[BioC] Advice on experimental setup

Thu Sep 6 12:17:27 CEST 2012

Hi Alex,

That was a very informative reply on a difficult question, I think you
very much for your advice. I might revive this mail at some point,
when we get closer to the actual statistical analysis.

Best,
David

2012/9/6 Alex Gutteridge <alexg at ruggedtextile.com>:
> On 05.09.2012 13:53, David Westergaard wrote:
>>
>> Hi Alex,
>>
>> There is no control group as such. One of the diets is somewhat of a
>> control group, but not quite because it is still a diet that has some
>> 'special' properties. I am used to working with experiments which has
>> atleast one control group, so this setup is a bit out of my domain,
>> which is the reason I'm asking this list for advice.
>>
>> I guess what I meant by 'differentially expressed genes for each
>> diet', was a list of genes that can be attributed to this exact diet.
>> Now that I think about it, it may be more appropriate to collect mRNA
>> at the start, mid and end of the experiment, and measure the change in
>> each group, instead of comparing these. The experiment is set to run
>> for 4months. I have not before dealt with experiments which have ran
>> for so long.
>
>
> Collecting a baseline measure sounds sensible. If these are human subjects
> you should expect a lot of variation (more than in an inbred animal model),
> the baseline measure can help correct for that.
>
> Your question is still quite hard though.

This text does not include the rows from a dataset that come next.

`src/design/tmp_pkg.sv`:
```
`timescale 1ns / 1ps
// Types and constants shared by the timed mix pool.
// No dependencies.
package tmp_pkg;

  localparam int unsigned TimeW      = 48;
  localparam int unsigned MaxResults = 32;
  localparam logic [TimeW-1:0] TimeMax = {TimeW{1'b1}};

  localparam logic [1:0] CmdEnqueue = 2'd0;
  localparam logic [1:0] CmdDrain   = 2'd1;
  localparam logic [1:0] CmdPurge   = 2'd2;
  localparam logic [1:0] CmdFlush   = 2'd3;

  localparam logic [1:0] KindSent    = 2'd0;
  localparam logic [1:0] KindAccept  = 2'd1;
  localparam logic [1:0] KindRefuse  = 2'd2;
  localparam logic [1:0] KindNothing = 2'd3;

  localparam logic CfgMixEnabled = 1'b0;
  localparam logic CfgMaxDelay   = 1'b1;

  typedef struct packed {
    logic [1:0]       cmd;
    logic [TimeW-1:0] now_ms;
    logic [23:0]      delay_ms;
    logic [7:0]       conn_id;
    logic [31:0]      circuit_num;
    logic [7:0]       cell_command;
    logic [15:0]      payload_handle;
  } item_t;

  typedef struct packed {
    logic [1:0]  kind;
    logic [7:0]  out_conn;
    logic [31:0] out_circuit;
    logic [7:0]  out_command;
    logic [15:0] out_payload;
    logic [5:0]  occupancy;
    logic        last;
  } res_t;

  typedef struct packed {
    logic [7:0]       conn;
    logic [31:0]      circuit;
    logic [7:0]       command;
    logic [15:0]      payload;
    logic [TimeW-1:0] due_at;
  } slot_t;

endpackage

```
`src/design/tmp_ram.sv`:
```
`timescale 1ns / 1ps
// Generic single-write, single-read RAM with registered read data.
// No dependencies.
module tmp_ram #(
  parameter int unsigned Width = 8,
  parameter int unsigned Depth = 32
) (
  input  logic                     clk_i,
  input  logic                     we_i,
  input  logic [$clog2(Depth)-1:0] waddr_i,
  input  logic [Width-1:0]         wdata_i,
  input  logic [$clog2(Depth)-1:0] raddr_i,
  output logic [Width-1:0]         rdata_o
);

  logic [Width-1:0] mem_q [Depth];

  always_ff @(posedge clk_i) begin
    if (we_i) begin
      mem_q[waddr_i] <= wdata_i;
    end
    rdata_o <= mem_q[raddr_i];
  end

endmodule

```
`src/design/timed_mix_pool_unit.sv`:
```
`timescale 1ns / 1ps
// Timed mix pool: slot store in tmp_ram, valid bits in flops, one scan sequencer.
// Depends on tmp_pkg and tmp_ram.
// Each pass (init, scan, post) walks all POOL_SLOTS entries. Enqueue: one pass, or two
// when an entry is evicted (none when mixing is off); the next beat is taken once the
// result has been emitted. Purge: one pass. A stalled output holds the emit.
// Drain/flush: one count pass plus one pass and one emit per cell sent.
// Reset clears all valid bits and the count at once; no clearing pass.
module timed_mix_pool_unit
  import tmp_pkg::*;
#(
  parameter int unsigned POOL_SLOTS = 32
) (
  input  logic        clk_i,
  input  logic        rst_ni,
  input  logic        cfg_we_i,
  input  logic        cfg_idx_i,
  input  logic [23:0] cfg_wdata_i,
  input  logic        in_valid_i,
  output logic        in_stall_o,
  input  item_t       in_data_i,
  output logic        out_valid_o,
  input  logic        out_stall_i,
  output res_t        out_data_o
);

  localparam int unsigned IW = $clog2(POOL_SLOTS);
  localparam int unsigned CW = $clog2(POOL_SLOTS + 1);
  localparam int unsigned SW = $bits(slot_t);

  typedef enum logic [2:0] {
    StIdle, StDispatch, StScanInit, StScan, StPost, StEmit
  } state_e;

  typedef enum logic [1:0] {
    ModeMax, ModeMin, ModeCount, ModePurge
  } mode_e;

  state_e state_q, ret_q;
  mode_e  mode_q;

  logic            mix_en_q;
  logic [23:0]     max_delay_q;
  item_t           item_q;
  logic [POOL_SLOTS-1:0] valid_q;
  logic [CW-1:0]   count_q;
  logic [CW-1:0]   match_cnt_q;
  logic [5:0]      remain_q;
  logic [5:0]      occ_fin_q;
  logic            evict_q;
  logic [IW-1:0]   slot_q;
  logic [TimeW-1:0] fire_q;
  logic            found_q;
  logic [TimeW-1:0] best_t_q;
  logic [IW-1:0]   best_idx_q;
  slot_t           best_data_q;
  logic [IW-1:0]   scan_addr_q;
  logic            issuing_q;
  logic            rd_vld_q;
  logic [IW-1:0]   rd_idx_q;
  res_t            pend_q;
  res_t            out_q;
  logic            out_valid_q;

  logic [SW-1:0]   rdata;
  slot_t           rd_slot;
  logic            ram_we;
  slot_t           wr_slot;

  assign rd_slot = slot_t'(rdata);

  // first free slot
  logic          free_any;
  logic [IW-1:0] free_idx;
  always_comb begin
    free_any = 1'b0;
    free_idx = '0;
    for (int i = POOL_SLOTS - 1; i >= 0; i--) begin
      if (!valid_q[i]) begin
        free_any = 1'b1;
        free_idx = IW'(i);
      end
    end
  end

  // per-entry tests on the read beat
  logic rd_act, rd_match, rd_due, rd_sel, rd_same;
  always_comb begin
    rd_act   = rd_vld_q && valid_q[rd_idx_q];
    rd_match = (rd_slot.conn == item_q.conn_id) && (rd_slot.circuit == item_q.circuit_num);
    rd_due   = rd_slot.due_at <= item_q.now_ms;
    rd_sel   = (item_q.cmd == CmdFlush) ? rd_match : rd_due;
    rd_same  = (evict_q && rd_idx_q == slot_q) ? 1'b1 : rd_match;
  end

  // base fire time, saturated
  logic [23:0]      dcap;
  logic [TimeW:0]   tsum;
  logic [TimeW-1:0] tbase;
  assign dcap  = (item_q.delay_ms > max_delay_q) ? max_delay_q : item_q.delay_ms;
  assign tsum  = {1'b0, item_q.now_ms} + (TimeW + 1)'(dcap);
  assign tbase = tsum[TimeW] ? TimeMax : tsum[TimeW-1:0];

  // raise behind the latest entry on the circuit
  logic [TimeW-1:0] tfinal;
  always_comb begin
    tfinal = fire_q;
    if (found_q && fire_q <= best_t_q) begin
      tfinal = (best_t_q != TimeMax) ? best_t_q + TimeW'(1) : TimeMax;
    end
  end

  always_comb begin
    wr_slot.conn    = item_q.conn_id;
    wr_slot.circuit = item_q.circuit_num;
    wr_slot.command = item_q.cell_command;
    wr_slot.payload = item_q.payload_handle;
    wr_slot.due_at  = tfinal;
    ram_we = (state_q == StPost) && (mode_q == ModeMax);
  end

  logic [5:0] take_n;
  assign take_n = (7'(match_cnt_q) > 7'(MaxResults)) ? 6'(MaxResults) : 6'(match_cnt_q);

  tmp_ram #(
    .Width (SW),
    .Depth (POOL_SLOTS)
  ) u_slot_ram (
    .clk_i   (clk_i),
    .we_i    (ram_we),
    .waddr_i (slot_q),
    .wdata_i (SW'(wr_slot)),
    .raddr_i (scan_addr_q),
    .rdata_o (rdata)
  );

  function automatic res_t mk_res(logic [1:0] kind, logic [5:0] occ, logic lst);
    res_t r;
    r = '0;
    r.kind = kind;
    r.occupancy = occ;
    r.last = lst;
    return r;
  endfunction

  function automatic res_t mk_sent(slot_t c, logic [5:0] occ, logic lst);
    res_t r;
    r = mk_res(KindSent, occ, lst);
    r.out_conn    = c.conn;
    r.out_circuit = c.circuit;
    r.out_command = c.command;
    r.out_payload = c.payload;
    return r;
  endfunction

  always_ff @(posedge clk_i or negedge rst_ni) begin
    if (!rst_ni) begin
      state_q     <= StIdle;
      ret_q       <= StIdle;
      mode_q      <= ModeMax;
      mix_en_q    <= 1'b0;
      max_delay_q <= 24'd60000;
      valid_q     <= '0;
      count_q     <= '0;
      out_valid_q <= 1'b0;
      issuing_q   <= 1'b0;
      rd_vld_q    <= 1'b0;
    end else begin
      if (cfg_we_i) begin
        unique case (cfg_idx_i)
          CfgMixEnabled: mix_en_q    <= cfg_wdata_i[0];
          CfgMaxDelay:   max_delay_q <= cfg_wdata_i;
          default: ;
        endcase
      end
      if (state_q == StEmit && (!out_valid_q || !out_stall_i)) begin
        out_valid_q <= 1'b1;
      end else if (out_valid_q && !out_stall_i) begin
        out_valid_q <= 1'b0;
      end
      rd_vld_q <= issuing_q;
      rd_idx_q <= scan_addr_q;

      unique case (state_q)
        StIdle: begin
          if (in_valid_i) begin
            item_q  <= in_data_i;
            state_q <= StDispatch;
          end
        end
        StDispatch: begin
          fire_q  <= tbase;
          evict_q <= (item_q.cmd == CmdEnqueue) && mix_en_q && !free_any;
          unique case (item_q.cmd)
            CmdEnqueue: begin
              if (!mix_en_q) begin
                pend_q  <= mk_res(KindRefuse, 6'(count_q), 1'b1);
                ret_q   <= StIdle;
                state_q <= StEmit;
              end else if (free_any) begin
                slot_q  <= free_idx;
                mode_q  <= ModeMax;
                state_q <= StScanInit;
              end else begin
                mode_q  <= ModeMin;
                state_q <= StScanInit;
              end
            end
            CmdPurge: begin
              mode_q  <= ModePurge;
              state_q <= StScanInit;
            end
            default: begin
              mode_q  <= ModeCount;
              state_q <= StScanInit;
            end
          endcase
        end
        StScanInit: begin
          scan_addr_q <= '0;
          issuing_q   <= 1'b1;
          found_q     <= 1'b0;
          match_cnt_q <= '0;
          state_q     <= StScan;
        end
        StScan: begin
          if (issuing_q) begin
            if (scan_addr_q == IW'(POOL_SLOTS - 1)) begin
              issuing_q <= 1'b0;
            end else begin
              scan_addr_q <= scan_addr_q + IW'(1);
            end
          end
          if (rd_act) begin
            unique case (mode_q)
              ModeMax: begin
                if (rd_same && (!found_q || rd_slot.due_at > best_t_q)) begin
                  found_q  <= 1'b1;
                  best_t_q <= rd_slot.due_at;
                end
              end
              ModeMin: begin
                if (rd_sel && (!found_q || rd_slot.due_at < best_t_q)) begin
                  found_q     <= 1'b1;
                  best_t_q    <= rd_slot.due_at;
                  best_idx_q  <= rd_idx_q;
                  best_data_q <= rd_slot;
                end
              end
              ModeCount: begin
                if (rd_sel) begin
                  match_cnt_q <= match_cnt_q + CW'(1);
                end
              end
              ModePurge: begin
                if (rd_slot.conn == item_q.conn_id) begin
                  valid_q[rd_idx_q] <= 1'b0;
                  count_q <= count_q - CW'(1);
                end
              end
              default: ;
            endcase
          end
          if (rd_vld_q && rd_idx_q == IW'(POOL_SLOTS - 1)) begin
            state_q <= StPost;
          end
        end
        StPost: begin
          unique case (mode_q)
            ModeMax: begin
              if (!evict_q) begin
                valid_q[slot_q] <= 1'b1;
                count_q <= count_q + CW'(1);
                pend_q  <= mk_res(KindAccept, 6'(count_q) + 6'd1, 1'b1);
              end else begin
                pend_q  <= mk_res(KindAccept, 6'(count_q), 1'b1);
              end
              ret_q   <= StIdle;
              state_q <= StEmit;
            end
            ModeMin: begin
              if (evict_q) begin
                if (!found_q) begin
                  pend_q <= mk_res(KindRefuse, 6'(count_q), 1'b1);
                  ret_q  <= StIdle;
                end else begin
                  pend_q <= mk_sent(best_data_q, 6'(count_q), 1'b0);
                  slot_q <= best_idx_q;
                  mode_q <= ModeMax;
                  ret_q  <= StScanInit;
                end
              end else begin
                // drain or flush: send the earliest, drop it from the pool
                pend_q   <= mk_sent(best_data_q, occ_fin_q, remain_q == 6'd1);
                valid_q[best_idx_q] <= 1'b0;
                count_q  <= count_q - CW'(1);
                remain_q <= remain_q - 6'd1;
                ret_q    <= (remain_q == 6'd1) ? StIdle : StScanInit;
              end
              state_q <= StEmit;
            end
            ModeCount: begin
              if (take_n == 6'd0) begin
                pend_q  <= mk_res(KindNothing, 6'(count_q), 1'b1);
                ret_q   <= StIdle;
                state_q <= StEmit;
              end else begin
                remain_q  <= take_n;
                occ_fin_q <= 6'(count_q) - take_n;
                mode_q    <= ModeMin;
                state_q   <= StScanInit;
              end
            end
            default: begin
              pend_q  <= mk_res(KindNothing, 6'(count_q), 1'b1);
              ret_q   <= StIdle;
              state_q <= StEmit;
            end
          endcase
        end
        StEmit: begin
          // hold the beat until the output register frees up
          if (!out_valid_q || !out_stall_i) begin
            out_q   <= pend_q;
            state_q <= ret_q;
          end
        end
        default: state_q <= StIdle;
      endcase
    end
  end

  assign in_stall_o  = (state_q != StIdle);
  assign out_valid_o = out_valid_q;
  assign out_data_o  = out_q;

  a_count_tracks_valid: assert property (@(posedge clk_i) disable iff (!rst_ni)
    $countones(valid_q) == 32'(count_q))
    else $error("active count out of step with valid bits");

  a_idle_scan_quiet: assert property (@(posedge clk_i) disable iff (!rst_ni)
    (state_q == StIdle) |-> (!issuing_q && !ram_we))
    else $error("scan or write active while idle");

  a_non_sent_zero: assert property (@(posedge clk_i) disable iff (!rst_ni)
    (out_valid_q && out_q.kind != KindSent) |->
      (out_q.out_conn == '0 && out_q.out_circuit == '0 && out_q.out_payload == '0))
    else $error("cell fields set on a status beat");

  a_take_in_idle: assert property (@(posedge clk_i) disable iff (!rst_ni)
    (in_valid_i && !in_stall_o) |=> (state_q == StDispatch))
    else $error("accepted beat not dispatched");

endmodule
```
`config.mk`:
```
export PLATFORM = sky130hd
export DESIGN_NAME = timed_mix_pool_unit
export DESIGN_NICKNAME = d
export VERILOG_FILES = /design/src/design/tmp_pkg.sv /design/src/design/tmp_ram.sv /design/src/design/timed_mix_pool_unit.sv
export SDC_FILE = /design/constraint.sdc
export NUM_CORES = 2
export LEC_CHECK = 0
export BUFFER_PORTS_ARGS = -buffer_cell sky130_fd_sc_hd__buf_4
export CORE_MARGIN = 1.5
export CORE_UTILIZATION = 50
export DETAILED_ROUTE_END_ITERATION = 12
export HOLD_SLACK_MARGIN = 0.1
export PLACE_DENSITY_LB_ADDON = 0.25
export SYNTH_ARGS = -nofsm -noshare
export SYNTH_HDL_FRONTEND = slang
export SYNTH_SLANG_ARGS = --single-unit
```
`constraint.sdc`:
```
create_clock -name clk_i -period 11.2 [get_ports clk_i]
set_input_delay 0.56 -clock clk_i [delete_from_list [all_inputs] [get_ports clk_i]]
set_output_delay 0.56 -clock clk_i [all_outputs]
set_load 0.02 [all_outputs]
```
# == Word level (Yosys, flattened, before mapping) ==
# Memory sizes are Yosys's and may differ from the RTL's. A register that Yosys moved wholly into a read port is not among the register bits.
# Index checks and enable logic that the tools add are counted.
# op_classes
add_sub_neg,8
order_cmp,12
eq_ne,50
n_mux,156
n_bitwise,7
reduce_logical,51
# ops
op,count
$mux 73,5
$pmux 73 s3,1
$mux 5,40
$mux 48,4
$mux 32,5
$pmux 73 s2,1
$pmux 32 s2,2
$le 48x48->1,2
$pmux 48 s2,1
$mux 6,11
$and 32x32->32,2
$not 32->32,2
$add 48x24->49,1
$add 48x1->48 const B,1
$gt 48x48->1,1
$lt 48x48->1,1
$mux 1,48
$ne 48x48->1 const B,1
$pmux 6 s2,4
$ne 2x2->1 const B,17
$mux 3,11
$eq 32x32->1,1
$or 32x32->32,1
$ne 3x3->1 const B,10
45 further kinds,111
# totals
reg_bits,558
ram_bits,3584
input_bits,168
memories,1
# mem_list
name,depth,width,rd,rd_ports_with_merged_regs,wr,line,source
u_slot_ram.mem_q,32,112,1,1,1,tmp_ram.sv:16,logic [Width-1:0] mem_q [Depth];

# == Longest topological paths before layout ==
# logic_depth
ltp_word,36
ltp_mapped,24
mapped_depth_nobuf,22

# == By module ==
# Synthesis repeated with hierarchy kept, for this count alone.
# hier_totals
hier_cells,8841
hier_area_um2,166773.7
# by_module_without_submodules
module,instances,cells_each,area_each_um2,seq_area_each_um2
tmp_ram,1,6523,138227.6,109865.4
timed_mix_pool_unit,1,2318,28546.1,16344.4

# == Worst setup path after synthesis ==
# No wires, ideal clock.
# synth_path
kind,reg-to-reg
from,reg state_q[2]
to,"reg item_q[0] in the netlist's numbering, enable pin"
setup_ns,0.641
t_arrival_ns,6.846
required_ns,10.559
path_slack_ns,3.713
stages_incl_launch_ff,4
synth_period_minus_slack_ns,7.487
cell_sequence,dfrtp_1 clkbuf_1 or3_1 nor2_1
# synth_via
elab_chain_cells,2
# synth_lines
element,line,source
"start, declared",timed_mix_pool_unit.sv:39,"state_e state_q, ret_q;"
"start signal, assigned",timed_mix_pool_unit.sv:158,state_q <= StIdle;
"start signal, assigned",timed_mix_pool_unit.sv:188,state_q <= StDispatch;
"start signal, assigned",timed_mix_pool_unit.sv:199,state_q <= StEmit;
$logic_not 3->1,timed_mix_pool_unit.sv:184,unique case (state_q)
$reduce_and 3->1 (no source line),-,
"end signal, assigned",timed_mix_pool_unit.sv:187,item_q <= in_data_i;
"end, declared",timed_mix_pool_unit.sv:44,item_t item_q;
# Every way passes these cells.
# A chain may end at the register's enable or synchronous reset.

# == Final worst setup path ==
# layout_path
from,reg max_delay_q[1]
to,"reg fire_q[33], data pin"
# layout_via
elab_chain_cells,3
# layout_lines
element,line,source
"start, declared",timed_mix_pool_unit.sv:43,logic [23:0] max_delay_q;
"start signal, assigned",timed_mix_pool_unit.sv:172,CfgMaxDelay: max_delay_q <= cfg_wdata_i;
$gt 24x24->1,timed_mix_pool_unit.sv:100,assign dcap = (item_q.delay_ms > max_delay_q) ? max_delay_q : item_q.delay_ms;
$mux 24 *,timed_mix_pool_unit.sv:100,
$add 48x24->49 *,timed_mix_pool_unit.sv:101,"assign tsum = {1'b0, item_q.now_ms} + (TimeW + 1)'(dcap);"
"end signal, assigned",timed_mix_pool_unit.sv:192,fire_q <= tbase;
"end, declared",timed_mix_pool_unit.sv:52,logic [TimeW-1:0] fire_q;
# Mark *: on every way between the ends. The rest lies on a longest branch, timed or not.

==> results by group <==
Placed design
  – GPL Wtd Cong: 0.873
  – Placed insts: 12009
  – Post-DP HPWL: 220000 um
  – Post-DP Area: 174000 sq um
  – IO Port Bufs: 242

Timing
  – Tmin final: 6620 ps
  – TNS Setup: 0 ps
  – Worst slew margin: -9.69%
  – Fmax: 0.151 GHz
  – Fin crit share: 59.1%
  – Final Hold Viols: 0
  – Final slew viol count: 30
  – Worst-Margin Slew: 1650 ps
  – Setup clock skew after layout: 85.3 ps
  – RSZ-0062 raised after global routing: false
  – Final Setup Violations: 0

Worst setup path
  – Reg2Reg Depth: 22
  – Worst Setup Start Kind: flop
  – CP max FO: 13
  – Critical path type: flop to flop
  – Crit. End Element: flop
  – WP data required: 11910 ps
  – Critical Path AT: 7330 ps

Yosys
  – Synth area leaders: edfxtp_1, mux4_2, ha_1
  – Post-Synthesis Cell Area: 166000 sq um
  – Area leader, netlist: edfxtp_1
  – Fraction of registers with async set/reset: 1.69%
  – Yosys reg bits: 4252
  – Post-synthesis cell type count: 81
  – Syn Area/Cell: 22.0 sq um
  – Ys Warns: 0
  – Mapped Cells: 7564
  – Syn nets: 7940
  – Register area share after synthesis: 76.0%
  – Post-synth EDFFs: 4068
  – Yosys top cell area share: 73.6%
  – Ys flop type: edfxtp_1

CTS
  – Setup repair bufs after CTS: 0
  – Clock root cell: clkbuf_16
  – CTS buffer count: 426
  – Clock Sinks: 4252
  – Worst skew pair latency: 980 ps
  – Reg clk slew, reported paths: 60 ps
  – CTS tree: done
  – Max Buffers Root-to-Sink: 4
  – H-tree Lvls: 5

Route
  – Vias: 81141
  – Vias/cell: 6.25
  – Initial DRT Pass Iterations: 6
  – Antenna viol nets, final: 0
  – Routed len/inst: 32.4 um
  – Drt drc: 0
  – Final wirelength: 420000 um
  – 1st-iter DRT viols: 9638

Layout
  – Fin area: 190000 sq um
  – Share of layout cells above drive strength 1: 27.9%
  – Synthesis-to-finish area growth: 14.1%
  – Final-stage net count: 8614
  – Fill count: 23732
  – Non-filler cells in the finished layout: 12976

Power
  – Switching share of power: 24.1%
  – Clock group share of total power: 37.6%
  – NetSw: 9140 uW
  – Overall power: 38000 uW
  – Share of power burned in registers: 50.0%
  – Pint: 28800 uW
  – Cell Pwr Density: 200 nW/um^2
  – P_leak: 0.0611 uW
  – Comb power frac: 12.4%
  – Max VDD drop: 0.149 mV

Floorplan
  – I/O pins: 243
  – Core Area: 331000 sq um
  – Die Ht: 579 um
  – Chip width: 579 um
  – Full die area: 336000 sq um
  – Cell row count: 211
  – Initial Utilization: 50.2%

Global route
  – Vias in the first global route: 81601
  – Initial antenna violation count: 14
  – Pin count of the biggest net entering global routing: 145
  – GRT overflow: 0
  – Total track usage: 25.0%
  – First-pass GRT wire length: 597000 um

Run
  – Max Cap Viol: 0

Hold path
  – Min-Delay Path Class: primary input to async pin

Status
  – Failing checks: max-slew violations
  – Status: finished, violations left
==> state kept, by name, indices dropped and copies added, names as in the netlist, 2 cells and up <==
register and cells:
match_cnt_q 6, item_q 138, u_slot_ram.rdata_o 112, best_t_q 48, occ_fin_q 6, slot_q 5
count_q 6, max_delay_q 24, valid_q 32, remain_q 6, best_idx_q 5, pend_q 73
mode_q 2, state_q 3, out_data_o 73, best_data_q 64, rd_idx_q 5, u_slot_ram.mem_q 3584
fire_q 48, scan_addr_q 5
==> stage by stage <==
stage | util, % | setup WS [ps] | hold WS (ps)
finish | 57.3 | 4580 | 157
global route | 57.3 | 4160 | 191
CTS | 57.3 | 4600 | 110
detailed placement | 52.6 | 4570 | 389
global placement | 52.6 | 4570 | 389
floorplan | - | 3710 | 264
==> layout by cell type, fill, tap and decap left out, types with 44 or more instances in the layout <==
master	instances
mux2_2	181
nor3_1	44
and2_1	71
clkinv_2	67
a21oi_1	164
xor2_1	62
inv_1	153
xnor2_1	78
mux4_2	1128
dfrtp_1	65
a21o_1	44
nand3_1	67
clkinv_1	70
clkbuf_16	435
dlygate4sd3_1	167
clkbuf_1	111
edfxtp_1	4068
o21ai_0	71
nand2_1	218
nand4_1	53
ha_1	206
dfxtp_1	112
buf_4	381
nor2_1	80
==> synth_stat cells, types with 17 or more instances <==
cell / count
edfxtp_1: 4068
mux4_2: 1128
clkbuf_1: 237
nand2_1: 218
ha_1: 206
mux2_2: 181
a21oi_1: 164
inv_1: 153
nor2_1: 113
dfxtp_1: 112
xnor2_1: 78
and2_1: 73
o21ai_0: 71
nand3_1: 67
dfrtp_1: 65
xor2_1: 62
nand4_1: 53
nor3_1: 48
buf_1: 45
a21o_1: 44
o22ai_1: 37
buf_2: 34
mux2_1: 32
nor4_1: 23
nand2b_1: 22
nor2b_1: 19
nand3b_1: 17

It's often useful for me to think
> through some scenarios for patterns of expresison that might appear and plot
> them out before deciding which ones will be interesting and then how to
> design the experiment to find them. E.g: Say Gene X goes up two fold after 4
> months of Diet A and eight fold after 4 months on Diet B do you consider
> that a Diet B 'specific' gene or not? It goes up in both A and B, but much
> more in B, so either interpretation is possible. If you do consider that
> gene Diet B specific then you could do a contrast like (DietBEnd -
> DietBStart) - (DietAEnd - DietAStart), which shows you genes where the
> effect was greater in diet B than A without excluding genes that still
> showed an effect in A.
>
> In experiments like these I am always quite wary of the temptation to get
> differentially expressed gene sets and then do set subtraction. I.e. Diet A
> 'specific' genes = Diet A DE genes - Diet B DE genes - Diet C DE genes. I
> always find that approach is very sensitive to the cutoff used to define DE,
> but it can be easier to interpret I suppose. Again if there is really no
> control diet then creating a mean 'meta-diet' might simplify the analysis
> (at the cost of the interpretation being more abstract). So something like:
> (DietAEnd - DietAStart) - ((DietAEnd - DietAStart)+(DietBEnd -
> DietBStart)+(DietCEnd - DietCStart))/3.
>
>
>> Would the data collected be suited for microarray analysis? And if so,
>> when should the microarray analysis be performed? When each sample is
>> collected, or all together at the end?
>
>
> I would go for altogether at the end. RNA is very prone to degradation
> though, so you need to take all neccessary steps to preserve the samples
> (remove RNases and get to -80C) as soon as possible after collection.
>
>
>> Best,
>> David
>>
>>
>> 2012/9/5 Alex Gutteridge <alexg at ruggedtextile.com>:
>>>
>>> On 05.09.2012 09:55, David Westergaard wrote:
>>>>
>>>>
>>>> Hello,
>>>>
>>>> I am assisting in the setup of an experiment, in which 3 groups, each
>>>> consisting of 8 subjects, will be fed 3 diets:
>>>> Group 1 - Diet A
>>>> Group 2 - Diet B
>>>> Group 3 - Diet C
>>>>
>>>> We plan on using limma to identify the differentially expressed genes.
>>>> Reading the limma users guide, a factorial design matrix seems to be
>>>> appropriate. I am, however, wondering if we, by using this setup, can
>>>> elucidate the differentially expressed genes for each diet, and not
>>>> just the ones between groups, e.g. when comparing Group 1 - Group 2.
>>>
>>>
>>>
>>> From your reply to Sean it's not clear what you mean by this last
>>> sentence.
>>> What are the 'differentially expressed genes for each diet'? Any
>>> differential expression analysis must compare groups of samples by
>>> definition, no?
>>>
>>> You could compare, say Diet A with the average of Diet B and Diet C (or
>>> even
>>> the average of all three). Is that what you mean? Whether that makes any
>>> sense depends on your experimental design. Most obviously, is one of the
>>> the
>>> three diets a 'control' diet? If not then would it be appropriate to
>>> consider an average of the three diets a kind of meta-control (probably
>>> not
>>> a word, but hopefully you know what I mean!)?
>>>
>>> --
>>> Alex Gutteridge
>>>
>>>
>>> _______________________________________________
>>> Bioconductor mailing list
>>> Bioconductor at r-project.org
>>> https://stat.ethz.ch/mailman/listinfo/bioconductor
>>> Search the archives:
>>> http://news.gmane.org/gmane.science.biology.informatics.conductor
>
>
> --
> Alex Gutteridge